まとめ:エクセルで請求書の作り方を選ぼう
エクセルで請求書を作る流れは、①記載項目とインボイス対応を整理 → ②レイアウト作成 → ③関数で自動計算 → ④PDF変換・保存の4ステップです。
- すぐ発行したい初心者:無料テンプレートを使う
- 自由にカスタムしたい人:ゼロから作り、SUM・VLOOKUPで自動化
- 大量発行する人:マクロや差し込み印刷を活用
- 管理・法対応まで任せたい人:請求書作成サービスを検討
まずは無料テンプレートで1枚作ってみて、運用が増えたら自動化や専用ツールへ段階的に移行するのが、無理のない進め方です。請求から記帳までを見据えるなら、関連科目の整理や請求書カテゴリの記事もあわせて活用してください。
よくある質問(FAQ)
Q. エクセルで請求書を自動作成するには? A. 商品マスタ(単価表)を別シートに用意し、VLOOKUPで品番から品名・単価を自動表示、SUMと税率計算で金額を自動化します。多数の取引先へ一括発行する場合はマクロ(VBA)や差し込み印刷を使うと効率的です。

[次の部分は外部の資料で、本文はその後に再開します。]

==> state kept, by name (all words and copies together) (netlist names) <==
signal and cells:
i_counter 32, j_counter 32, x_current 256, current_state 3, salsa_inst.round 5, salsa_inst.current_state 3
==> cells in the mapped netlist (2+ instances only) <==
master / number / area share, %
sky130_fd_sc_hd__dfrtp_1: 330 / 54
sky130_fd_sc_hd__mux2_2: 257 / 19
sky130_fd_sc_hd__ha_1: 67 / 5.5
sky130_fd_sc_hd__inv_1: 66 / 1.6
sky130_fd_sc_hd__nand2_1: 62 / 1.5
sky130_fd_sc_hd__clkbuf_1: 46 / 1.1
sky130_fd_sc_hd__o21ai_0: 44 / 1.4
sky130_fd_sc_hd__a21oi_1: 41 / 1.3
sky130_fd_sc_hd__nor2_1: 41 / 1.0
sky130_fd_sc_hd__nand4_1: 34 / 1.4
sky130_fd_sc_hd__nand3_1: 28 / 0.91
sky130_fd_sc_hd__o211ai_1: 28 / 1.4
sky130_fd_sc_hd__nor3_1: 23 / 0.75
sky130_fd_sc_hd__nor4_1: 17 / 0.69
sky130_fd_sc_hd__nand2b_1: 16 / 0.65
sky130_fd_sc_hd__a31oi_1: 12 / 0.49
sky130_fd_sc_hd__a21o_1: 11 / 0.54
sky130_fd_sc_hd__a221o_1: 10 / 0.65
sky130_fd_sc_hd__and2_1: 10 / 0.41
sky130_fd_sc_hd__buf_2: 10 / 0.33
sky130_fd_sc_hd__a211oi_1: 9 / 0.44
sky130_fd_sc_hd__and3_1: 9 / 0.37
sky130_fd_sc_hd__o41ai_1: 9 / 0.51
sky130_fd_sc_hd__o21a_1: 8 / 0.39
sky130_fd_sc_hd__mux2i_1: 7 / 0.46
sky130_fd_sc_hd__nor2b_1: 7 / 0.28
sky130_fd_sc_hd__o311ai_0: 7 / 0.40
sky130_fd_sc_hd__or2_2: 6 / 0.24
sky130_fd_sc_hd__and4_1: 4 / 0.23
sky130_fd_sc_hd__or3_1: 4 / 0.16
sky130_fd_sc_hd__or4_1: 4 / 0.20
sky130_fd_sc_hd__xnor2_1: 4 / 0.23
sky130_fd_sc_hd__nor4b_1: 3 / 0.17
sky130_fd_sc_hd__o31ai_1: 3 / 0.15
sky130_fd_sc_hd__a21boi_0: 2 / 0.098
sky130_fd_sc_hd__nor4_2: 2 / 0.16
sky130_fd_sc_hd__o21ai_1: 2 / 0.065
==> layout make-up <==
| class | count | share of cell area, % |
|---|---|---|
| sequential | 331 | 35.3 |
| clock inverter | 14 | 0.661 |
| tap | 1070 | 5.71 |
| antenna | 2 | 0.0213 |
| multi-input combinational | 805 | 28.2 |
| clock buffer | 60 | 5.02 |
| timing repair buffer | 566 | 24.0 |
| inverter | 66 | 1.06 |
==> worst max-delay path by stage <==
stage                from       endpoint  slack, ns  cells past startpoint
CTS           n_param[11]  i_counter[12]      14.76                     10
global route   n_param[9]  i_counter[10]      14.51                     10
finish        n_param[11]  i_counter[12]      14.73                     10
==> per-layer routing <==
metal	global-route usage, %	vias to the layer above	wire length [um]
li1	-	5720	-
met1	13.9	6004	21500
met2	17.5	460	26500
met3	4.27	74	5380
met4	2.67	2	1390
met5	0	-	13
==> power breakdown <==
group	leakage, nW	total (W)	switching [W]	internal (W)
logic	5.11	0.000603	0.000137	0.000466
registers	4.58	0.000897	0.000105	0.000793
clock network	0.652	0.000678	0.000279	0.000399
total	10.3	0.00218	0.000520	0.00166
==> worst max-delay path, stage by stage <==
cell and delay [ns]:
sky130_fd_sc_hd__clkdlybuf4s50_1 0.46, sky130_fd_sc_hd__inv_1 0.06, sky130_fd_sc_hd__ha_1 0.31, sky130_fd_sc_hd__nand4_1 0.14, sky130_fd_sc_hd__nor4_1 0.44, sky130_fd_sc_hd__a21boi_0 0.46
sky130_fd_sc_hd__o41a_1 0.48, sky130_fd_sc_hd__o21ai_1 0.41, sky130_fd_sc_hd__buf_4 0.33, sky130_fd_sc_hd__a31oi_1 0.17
### ./run.sh
#!/bin/bash
# OpenROAD 26Q1-2900-gdf79404cd8, Yosys 0.63+post, stock flow scripts
make -C /OpenROAD-flow-scripts/flow DESIGN_CONFIG=/design/flow/config.mk WORK_HOME=/design/flow/orfs finish
### ./config.mk
export PLATFORM = sky130hd
export DESIGN_NAME = top
export DESIGN_NICKNAME = top
export VERILOG_FILES = /design/flow/design.v
export SDC_FILE = /design/flow/constraint.sdc
export NUM_CORES = 4
export LEC_CHECK = 1
export CORE_UTILIZATION = 30
### ./constraint.sdc
current_design top

set clk_period 21.3
set clk_io_pct 0.2

create_clock -name clk0 -period $clk_period [get_ports {clk}]

set non_clock_inputs [all_inputs -no_clocks]
set_input_delay [expr $clk_period * $clk_io_pct] -clock clk0 $non_clock_inputs
set_output_delay [expr $clk_period * $clk_io_pct] -clock clk0 [all_outputs]
### ./design.v
module axi_top(
input wire clk,
input wire rst,
input logic wr_en_i,
input logic [31:0] wr_addr_i,
input logic [31:0] wr_data_i,
input logic rd_en_i,
input logic [31:0] rd_addr_i,
output reg[31:0] rd_data_o,
output reg wr_en_o,
output reg [31:0] wr_addr_o,
output reg[31:0] wr_data_o,
output  reg rd_en_o,
output  reg[31:0] rd_addr_o,
input logic [31:0] rd_data_i
);
wire AWvalid_w;
wire AWready_w;
wire [31:0] AWaddr_w;
wire Wvalid_w;
wire Wready_w;
wire [31:0] Wdata_w;
wire [3:0]Wstrb_w;
wire Bready_w;
wire [1:0] Bresp_w;
wire Bvalid_w;
wire ARvalid_w;
wire ARready_w;
wire [31:0] ARaddr_w;
wire Rvalid_w;
wire Rready_w;
wire [31:0] Rdata_w;
wire [1:0]Rresp_w;
  master master_inst(       
    .clk(clk),
    .rst(rst),
    .wr_en(wr_en_i),
    .wr_addr(wr_addr_i),
    .wr_data(wr_data_i),
    .rd_en(rd_en_i),
    .rd_addr(rd_addr_i),
    .rd_data(rd_data_o),   
    .AWvalid(AWvalid_w), 
    .AWready(AWready_w),
    .AWaddr(AWaddr_w),   
    .Wvalid(Wvalid_w),  
    .Wready(Wready_w),
    .Wdata(Wdata_w),
    .Bready(Bready_w),  
    .Bvalid(Bvalid_w),  
    .Bresp(Bresp_w),    
    .ARvalid(ARvalid_w),   
    .ARready(ARready_w),  
    .ARaddr(ARaddr_w),    
    .Rready(Rready_w),
    .Rvalid(Rvalid_w),
    .Rdata(Rdata_w),
    .Rresp(Rresp_w)
);
slave slave_inst(     
    .clk(clk),
    .rst(rst),
  .wr_en(wr_en_o),        
  .wr_addr(wr_addr_o),    
  .wr_data(wr_data_o),  
    .rd_en(rd_en_o),
    .rd_addr(rd_addr_o),
    .rd_data(rd_data_i),
  .AWvalid(AWvalid_w),   
    .AWready(AWready_w),
    .AWaddr(AWaddr_w),
  .Wvalid(Wvalid_w),  
    .Wready(Wready_w),
  .Wdata(Wdata_w),  
    .Wstrb(Wstrb_w),
    .Bready(Bready_w),
    .Bvalid(Bvalid_w),
    .Bresp(Bresp_w),
    .ARvalid(ARvalid_w),
    .ARready(ARready_w),
    .ARaddr(ARaddr_w),
    .Rready(Rready_w),
    .Rvalid(Rvalid_w),
    .Rdata(Rdata_w),
    .Rresp(Rresp_w)
);
endmodule
module master(
input clk,
input rst,
input wr_en,
input [31:0]wr_data, 
  input [31:0]wr_addr,
input [3:0]wr_strobe,
output reg AWvalid,
input AWready,
  output reg[31:0]AWaddr,
output  reg Wvalid,
input Wready,
output reg [31:0]Wdata,
output reg [3:0]Wstrb,
output reg Bready, 
input Bvalid,
input [1:0]Bresp,
input rd_en,
  input [31:0]rd_addr,
output reg [31:0]rd_data,
output reg ARvalid,
input ARready,
  output reg [31:0]ARaddr,
output reg Rready,
input Rvalid,
input [31:0]Rdata,
input [1:0]Rresp
);
localparam IDLE_W=2'b00;
localparam WRITE_ADDRESS=2'b01; 
localparam WRITE_DATA=2'b10; 
localparam WRITE_RESPONSE=2'b11;
reg [1:0] Present_S_W;
reg[1:0] Next_S_W;
localparam IDLE_R=2'b00;
localparam READ_ADDRESS=2'b01; 
localparam READ_DATA=2'b10; 
reg [1:0] Present_S_R;
reg[1:0] Next_S_R;
always@(*)
begin
case(Present_S_W)
IDLE_W:       
begin
if (wr_en==1)
Next_S_W=WRITE_ADDRESS;
else
Next_S_W=IDLE_W;
end
WRITE_ADDRESS:
begin     
if(AWready==1)
Next_S_W=WRITE_DATA;
else
Next_S_W=WRITE_ADDRESS;
end
WRITE_DATA:
 begin       
if (Wready==1)
Next_S_W=WRITE_RESPONSE;
else
Next_S_W=WRITE_DATA;
end
WRITE_RESPONSE:
begin       
if(Bvalid==1)
Next_S_W=IDLE_W;
else
Next_S_W=WRITE_RESPONSE;
end
endcase
end
always@(posedge clk or negedge rst)
begin
if(!rst)
Present_S_W<=IDLE_W;
else
Present_S_W<=Next_S_W;
end
   always@(*)
     begin
 AWvalid=1'b0;
AWaddr=32'd0;
Wvalid=1'b0;
Wdata=32'd0;
Wstrb=4'd0;
Bready=1'b0; 
case(Present_S_W)
IDLE_W:
  begin
 AWvalid=1'b0;
AWaddr=32'd0;
Wvalid=1'b0;
Wdata=32'd0;
Wstrb=4'd0;
Bready=1'b0;      
  end
WRITE_ADDRESS:
  begin
AWvalid=1'b1;
AWaddr=wr_addr;
  end
WRITE_DATA:
  begin
Wvalid=1'b1;
Wdata=wr_data;
  end
WRITE_RESPONSE:
  begin
Bready=1'b1;
  end 
endcase  
     end
always@(*)
begin
case(Present_S_R)
IDLE_R:       
begin
if(rd_en==1)
Next_S_R=READ_ADDRESS;
else
Next_S_R=IDLE_R;
end
READ_ADDRESS:
begin     
if(ARready==1)
Next_S_R=READ_DATA;
else
Next_S_R=READ_ADDRESS;
end
READ_DATA:
begin     
if(Rvalid==1)
Next_S_R=IDLE_R;
else
Next_S_R=READ_DATA;
end
endcase
end
always@(posedge clk or negedge rst)
begin
if(!rst)
Present_S_R<=IDLE_R;
else
Present_S_R<=Next_S_R;
end
always@(*)
begin
ARvalid=1'b0;
ARaddr=32'd0;
rd_data=32'd0;
Rready=1'b0;
case(Present_S_R)
IDLE_R:
begin
ARvalid=1'b0;
ARaddr=32'd0;
rd_data=32'd0;
Rready=1'b0;
end
READ_ADDRESS:
begin
ARvalid=1'b1;
ARaddr=rd_addr;
end
READ_DATA:
begin
Rready=1'b1;
rd_data=Rdata;
end
endcase
end
endmodule
module slave(
input clk,
input rst,
output reg wr_en,
output reg [31:0]wr_data, 
  output reg[31:0]wr_addr,
output reg[3:0]wr_strobe,
input  AWvalid,
  input [31:0]AWaddr,
output reg AWready,
input  Wvalid,
input [31:0]Wdata,
input [3:0]Wstrb,
output reg Wready,
input Bready, 
output reg  Bvalid,
output reg [1:0]Bresp,
output reg rd_en,
  output reg [31:0]rd_addr,
input [31:0]rd_data,
input ARvalid,
  input [31:0]ARaddr,
output reg ARready,
input Rready,
output reg Rvalid,
output reg [31:0]Rdata,
output reg [1:0]Rresp
);
localparam IDLE_W=2'b00;
localparam WRITE_ADDRESS=2'b01; 
localparam WRITE_DATA=2'b10; 
localparam WRITE_RESPONSE=2'b11;
reg [1:0] Present_S_W;
reg[1:0] Next_S_W;
localparam IDLE_R=2'b00;
localparam READ_ADDRESS=2'b01; 
localparam READ_DATA=2'b10; 
reg [1:0] Present_S_R;
reg[1:0] Next_S_R;
always@(*)
begin
case(Present_S_W)
IDLE_W:       
begin
if (AWvalid==1)
Next_S_W=WRITE_ADDRESS;
else
Next_S_W=IDLE_W;
end
WRITE_ADDRESS:
begin     
if(AWvalid && AWready)
Next_S_W=WRITE_DATA;
else
Next_S_W=WRITE_ADDRESS;
end
WRITE_DATA:
 begin       
if (Wvalid && Wready)
Next_S_W=WRITE_RESPONSE;
else
Next_S_W=WRITE_DATA;
end
WRITE_RESPONSE:
begin       
if(Bready && Bvalid)
Next_S_W=IDLE_W;
else
Next_S_W=WRITE_RESPONSE;
end
endcase
end
always@(posedge clk or negedge rst)
begin
if(!rst)
Present_S_W<=IDLE_W;
else
Present_S_W<=Next_S_W;
end
   always@(*)
     begin
AWready=1'b0;
wr_addr=32'd0;
Wready=1'b0;
wr_data=32'd0;
wr_en=1'b0;
Bvalid=1'b0;
Bresp=1'b0;
case(Present_S_W)
IDLE_W:
  begin
AWready=1'b0;
wr_addr=32'd0;
Wready=1'b0;
wr_data=32'd0;
wr_en=1'b0;
Bresp=1'b0;
  end
WRITE_ADDRESS:
  begin
AWready=1'b1;
wr_addr=AWaddr;
  end
WRITE_DATA:
  begin
Wready=1'b1;
wr_data=Wdata;
wr_en=1'b1;
end
WRITE_RESPONSE:
  begin
Bvalid=1'b1;
Bresp=1'b1;
  end 
endcase  
     end
always@(*)
begin
case(Present_S_R)
IDLE_R:       
begin
if(ARvalid==1'b1)
Next_S_R=READ_ADDRESS;
else
Next_S_R=IDLE_R;
end
READ_ADDRESS:
begin     
if(ARvalid && ARready)
Next_S_R=READ_DATA;
else
Next_S_R=READ_ADDRESS;
end
READ_DATA:
begin     
if(Rvalid && Rready)
Next_S_R=IDLE_R;
else
Next_S_R=READ_DATA;
end
endcase
end
always@(posedge clk or negedge rst)
begin
if(!rst)
Present_S_R<=IDLE_R;
else
Present_S_R<=Next_S_R;
end
always@(*)
begin
begin
ARready=1'b0;
rd_addr=32'd0;
rd_en=1'b0;
Rvalid=1'b0;
Rdata=32'd0;
Rresp=2'b10;
end
case(Present_S_R)
IDLE_R:
begin
ARready=1'b0;
rd_addr=32'd0;
rd_en=1'b0;
Rvalid=1'b0;
Rdata=32'd0;
Rresp=2'b10;
end
READ_ADDRESS:
begin
ARready=1'b1;
rd_addr=ARaddr;
rd_en=1'b1;
end
READ_DATA:
begin
Rdata=rd_data;
Rvalid=1'b1;
Rresp=2'b00;
end
endcase
end
endmodule
module ram (clk,write_EN,read_EN,write_address,write_data,read_address,read_data); 
    input  clk, write_EN, read_EN;
  input  [31:0] write_address,read_address;
  input [31:0] write_data ;
  output [31:0] read_data;
  reg [31:0] read_data;
    reg [31:0] mem [31:0];
     integer i;
  initial begin
        for (i = 0; i < 32; i = i + 1) begin
            mem[i] = 32'd0 + (2 * i);
        end
    end
    always @(posedge clk) begin
        if (write_EN) begin
            mem[write_address] <= write_data;
        end
        if (read_EN) begin
            read_data <= mem[read_address];
        end
    end
endmodule
module top(
input wire clk,
input wire rst,
input logic wr_en_i,
  input logic [31:0] wr_addr_i,
input logic [31:0] wr_data_i,
input logic rd_en_i,
input logic [31:0] rd_addr_i,
output reg[31:0] rd_data_o
);
logic wr_en_w;
  logic [31:0] wr_addr_w;
logic[31:0] wr_data_w;
logic rd_en_w;
  logic[31:0] rd_addr_w;
logic [31:0] rd_data_w;
axi_top axi_top_inst(
.clk(clk),
.rst(rst),
.wr_en_i(wr_en_i), 
.wr_addr_i(wr_addr_i),
.wr_data_i(wr_data_i),
.rd_en_i(rd_en_i),
.rd_addr_i(rd_addr_i),
.rd_data_o(rd_data_o),
.wr_en_o(wr_en_w),
.wr_addr_o(wr_addr_w),
.wr_data_o(wr_data_w),
.rd_en_o(rd_en_w),
.rd_addr_o(rd_addr_w),
.rd_data_i(rd_data_w)
);
ram ram_inst(
.clk(clk),
.write_EN(wr_en_w),
.write_address(wr_addr_w),
.write_data(wr_data_w),
.read_EN(rd_en_w), 
.read_address(rd_addr_w),
.read_data(rd_data_w)
);
endmodule
==> deck_impl_summary.md <==
Physical Implementation Snapshot

Drt
  • WL met1: 41.3 mm
  • WL/cell: 25.8 um
  • Routed Antenna Nets: 0
  • DRC Markers: 0
  • WL met3: 24.0 mm
  • DR iter-0 viols: 1556
  • Pre-antenna DRT Iters: 5
  • Top sig layer: met5
  • Number of diodes: 0
  • WL final: 121 mm
  • Met2 Wirelength: 51.8 mm
  • Via/cell ratio: 5.24
  • Via count of the routed design: 24500

Finish
  • Share of layout cells above drive strength 1: 15.8%
  • Synthesis-to-finish area growth: 15.4%
  • Commonest Layout Cell: edfxtp_1
  • Most frequent cells in the layout: edfxtp_1 (1056), a221oi_1 (171), mux2i_1 (160), o21ai_0 (154), buf_4 (114)

Critical path
  • Worst Path Arrival: 7.78 ns
  • Slowest CP cell: and4b_4
  • Slowest cell delay on critical path: 0.62 ns
  • R2R cell count: 10
  • Crit end category: flip-flop
  • Most frequent cell on the critical path: buf_4
  • Buf/Inv on CP: 4
  • Worst Path Required: 21.69 ns
  • Crit-path max FO: 50
  • Reg2reg start: axi_top_inst.slave_inst.Present_S_R[1]$_DFF_PN0_
  • Crit path max-delay family: buffers and inverters
  • CP cell instances: buf_8 -> buf_4 -> and4b_4 -> buf_4 -> buf_4 -> a221oi_1 -> o21ai_0 -> nand3_1 -> nand4_1
  • WS Path Type: in2reg
  • Endpoint of the worst register-to-register path: ram_inst.read_data[15]$_DFFE_PN_
  • Reg2reg setup slack: 16.56 ns
  • Crit. Startpoint: rd_addr_i[0]
  • Worst setup SP type: input port
  • Critical Path End: ram_inst.read_data[16]$_DFFE_PN_
  • Worst path depth: 9

Synthesis
  • Cell taking the most area after synthesis: edfxtp_1
  • Yosys stat area: 42800 um^2
  • Adder Share, Synth: 0.175%
  • Complex Gates by Area: 10.3%
  • YS warnings: 3
  • Mapped Avg Cell Area: 16.5 um^2
  • Mux frac, synth: 6.66%
  • Yosys stat cell total: 2597
  • Main synth FF type: edfxtp_1
  • Post-synth EDFFs: 1056
  • Netlist cell types: 43
  • Synthesized instance count: 2597
  • Top cell type's share of synthesized area: 74.1%
  • Main logic family after synthesis: AND-OR/OR-AND gates
  • XOR Share, Synth: 0%
  • Top area cells in the synthesized netlist: edfxtp_1 (74%), mux2i_1 (3.7%), a221oi_1 (3.5%)
  • Area of the mapped netlist: 42800 um^2
  • Async set or reset register ratio after synthesis: 1.12%
  • Ys flops: 1072
  • Post-Synth Simple-Gate Area: 5.43%

STA
  • Clock Skew: 0.0259 ns
  • Slew HR: 37.4%
  • Endpoints left unconstrained: 8
  • Setup TNS: 0 ns
  • Final min period: 7.40 ns
  • Count of unclocked register or latch pins: 4
  • Worst slew pin tran: 0.940 ns
  • Fin. Hold Viols: 0
  • Slew Viols, Final: 0
  • Fmax: 135 MHz
  • Final cycle utilization of the critical path: 34.7%
  • RSZ-0062 raised after global routing: no
  • Final setup fails: 0

Power and ir drop
  • Clock share of power: 43.2%
  • Comb power frac: 2.2%
  • Power Internal: 3.33 mW
  • Psw: 827 uW
  • Total power: 4.16 mW
  • Pwr Density: 84.2 nW/um^2
  • Sw frac: 19.9%
  • Reg power frac: 54.7%
  • Leak: 14.5 nW
  • VDD IR-drop max: 65.4 uV

Clocking
  • # resized after CTS: 0
  • Clock transition at path regs: 0.06 ns
  • H-tree Lvls: 3
  • Hold buffers post-CTS: 0
  • CTS tree: yes
  • Clk latency of the worst-skew pair: 0.68 ns
  • Cts bufs inserted: 105
  • Clk buf depth: 3
  • Postcts setup bufs: 0
  • CTS Root Cell: clkbuf_16

Global route
  • Initial antenna violation count: 7
  • Largest net degree at the start of global routing: 98
  • Vias in the first global route: 25100
  • Total GRT Usage: 17.6%
  • Overflow after GRT: 0
  • First-pass GRT wire length: 173 mm

Min path
  • Hold Path Origin: axi_top_inst.slave_inst.Present_S_W[0]$_DFF_PN1_
  • Worst min path class: reg2reg

Die
  • CORE AREA: 142000 um^2
  • Rows: 138
  • Die y size: 380 um
  • Die W: 380 um
  • Fp_density: 30.2%
  • Io pins: 132
  • Die ar.: 144000 um^2

Placed design
  • RD Place Congestion: 0.850
  • Dpl hpwl: 65.5 mm
  • # port buffers: 77

Job
  • Max-Cap Viols: 0
  • Tool Warnings: 84

Outcome
  • Outcome: finished clean
==> metrics by stage <==
step / instances / util, % / hold slack [ns] / instance area [um^2] / setup slack, ns
finish: 4670 / 34.9 / 0.514 / 49400 / 13.90
global route: 4670 / 34.9 / 0.531 / 49400 / 13.66
CTS: 4670 / 34.9 / 0.513 / 49400 / 13.83
detailed placement: 4481 / 32.6 / 0.506 / 46100 / 13.15
global placement: 4481 / 32.6 / 0.504 / 46100 / 13.17
floorplan: 2597 / - / 0.479 / 42800 / 12.89
==> how the worst min path moves through the flow <==
| stage | end | slack, ns | depth (start not counted) |
|---|---|---|---|
| CTS | axi_top_inst.slave_inst.Present_S_W[0]$_DFF_PN1_ | 0.51 | 2 |
| finish | axi_top_inst.slave_inst.Present_S_W[0]$_DFF_PN1_ | 0.51 | 2 |
| global route | axi_top_inst.slave_inst.Present_S_W[0]$_DFF_PN1_ | 0.53 | 2 |
==> state kept, by name (all words and copies together) (netlist names) <==
signal and cells:
ram_inst.mem 1024, ram_inst.read_data 32, axi_top_inst.master_inst.Present_S_W 4, axi_top_inst.slave_inst.Present_S_W 4, axi_top_inst.master_inst.Next_S_R 2, axi_top_inst.master_inst.Present_S_R 2
axi_top_inst.slave_inst.Next_S_R 2, axi_top_inst.slave_inst.Present_S_R 2
==> cell type report <==
cell class | instances | area [um^2]
Clock buffer | 126 | 2740
Clock inverter | 63 | 574
Tap cell | 1890 | 2360
Timing Repair Buffer | 192 | 1650
Sequential cell | 1072 | 32100
Fill cell | 13100 | 92200
Multi-Input combinational cell | 1319 | 9990
Inverter | 8 | 30.0
==> power groups by stage <==
stage | clock network, mW | logic (mW) | registers (mW)
global route | 1.90 | 0.0964 | 2.27
finish | 1.79 | 0.0900 | 2.27
CTS | 1.82 | 0.0903 | 2.27
==> kinds of logic (layout without fill, tap and decap cells) <==
kind of cell             count (synthesis)  in the layout
flip-flops                            1068           1068
AND-OR/OR-AND                          623            623
AND/OR/NAND/NOR                        434            434
multiplexers                           256            256
buffers and inverters                  206            389
adder cells (fa/ha/maj)                  6              6
latches                                  4              4
==> cell usage after synthesis (all sizes together), types with 2 or more instances <==
cell type	n
and3	35
a31oi	64
dlxtn	4
nor2b	98
nand4	34
mux2	96
o211ai	65
clkbuf	79
a311oi	32
o21ai	201
a21oi	66
and2	34
mux2i	160
ha	6
nand2b	3
dfrtp	10
a22o	3
a221oi	192
buf	119
edfxtp	1056
nor3	4
dfstp	2
inv	8
nand2	79
nand3	101
nand4b	2
nor2	38
==> metal layers <==
metal	GRT usage [%]	up-vias
met5	0.265	-
met4	4.00	16
met3	15.7	225
met2	24.5	1587
met1	20.2	12000
li1	-	10700
==> worst reg2reg max path: cells and delay by family (launching register included) <==
family        cells  cell delay, ns
simple gates      4            1.60
buf+inv           5            1.97
fa+ha+maj         1            0.47
flops             1            0.40
Power is estimated from default activity; no workload was simulated.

Q. エクセルで請求書の無料テンプレートはありますか? A. あります。Microsoft公式や会計・請求サービス各社が無料配布しています。インボイス対応(登録番号・税率区分欄あり)のフォーマットを選べば、初心者でもすぐ使えます。
Q. エクセルで請求書は書けますか? A. 書けます。記載項目を決め、レイアウトを整え、関数で合計を自動計算すれば実務に使えます。ただし枚数が増えると管理・電帳法対応の手間が課題になります。
Q. エクセルのデータ一覧から請求書を作成するにはどうしたらいいですか? A. 取引データの一覧表を用意し、VLOOKUPやINDEX/MATCHで該当取引を抽出します。大量発行ならマクロやPower Query、差し込み印刷の併用が有効です。
Q. インボイス制度に対応した請求書をエクセルで作るには? A. 登録番号、税率ごとの対価の額と適用税率、税率ごとの消費税額を記載します。10%・8%の行を分けて集計し、登録番号欄をテンプレートに追加すれば対応できます。
Q. エクセルで作った請求書はそのままメールで送ってよいですか? A. 原則PDFに変換してから送ります。Excelのままだと金額を編集されたりレイアウトが崩れたりするためです。「エクスポート」または「名前を付けて保存」でPDF形式を選べば変換できます。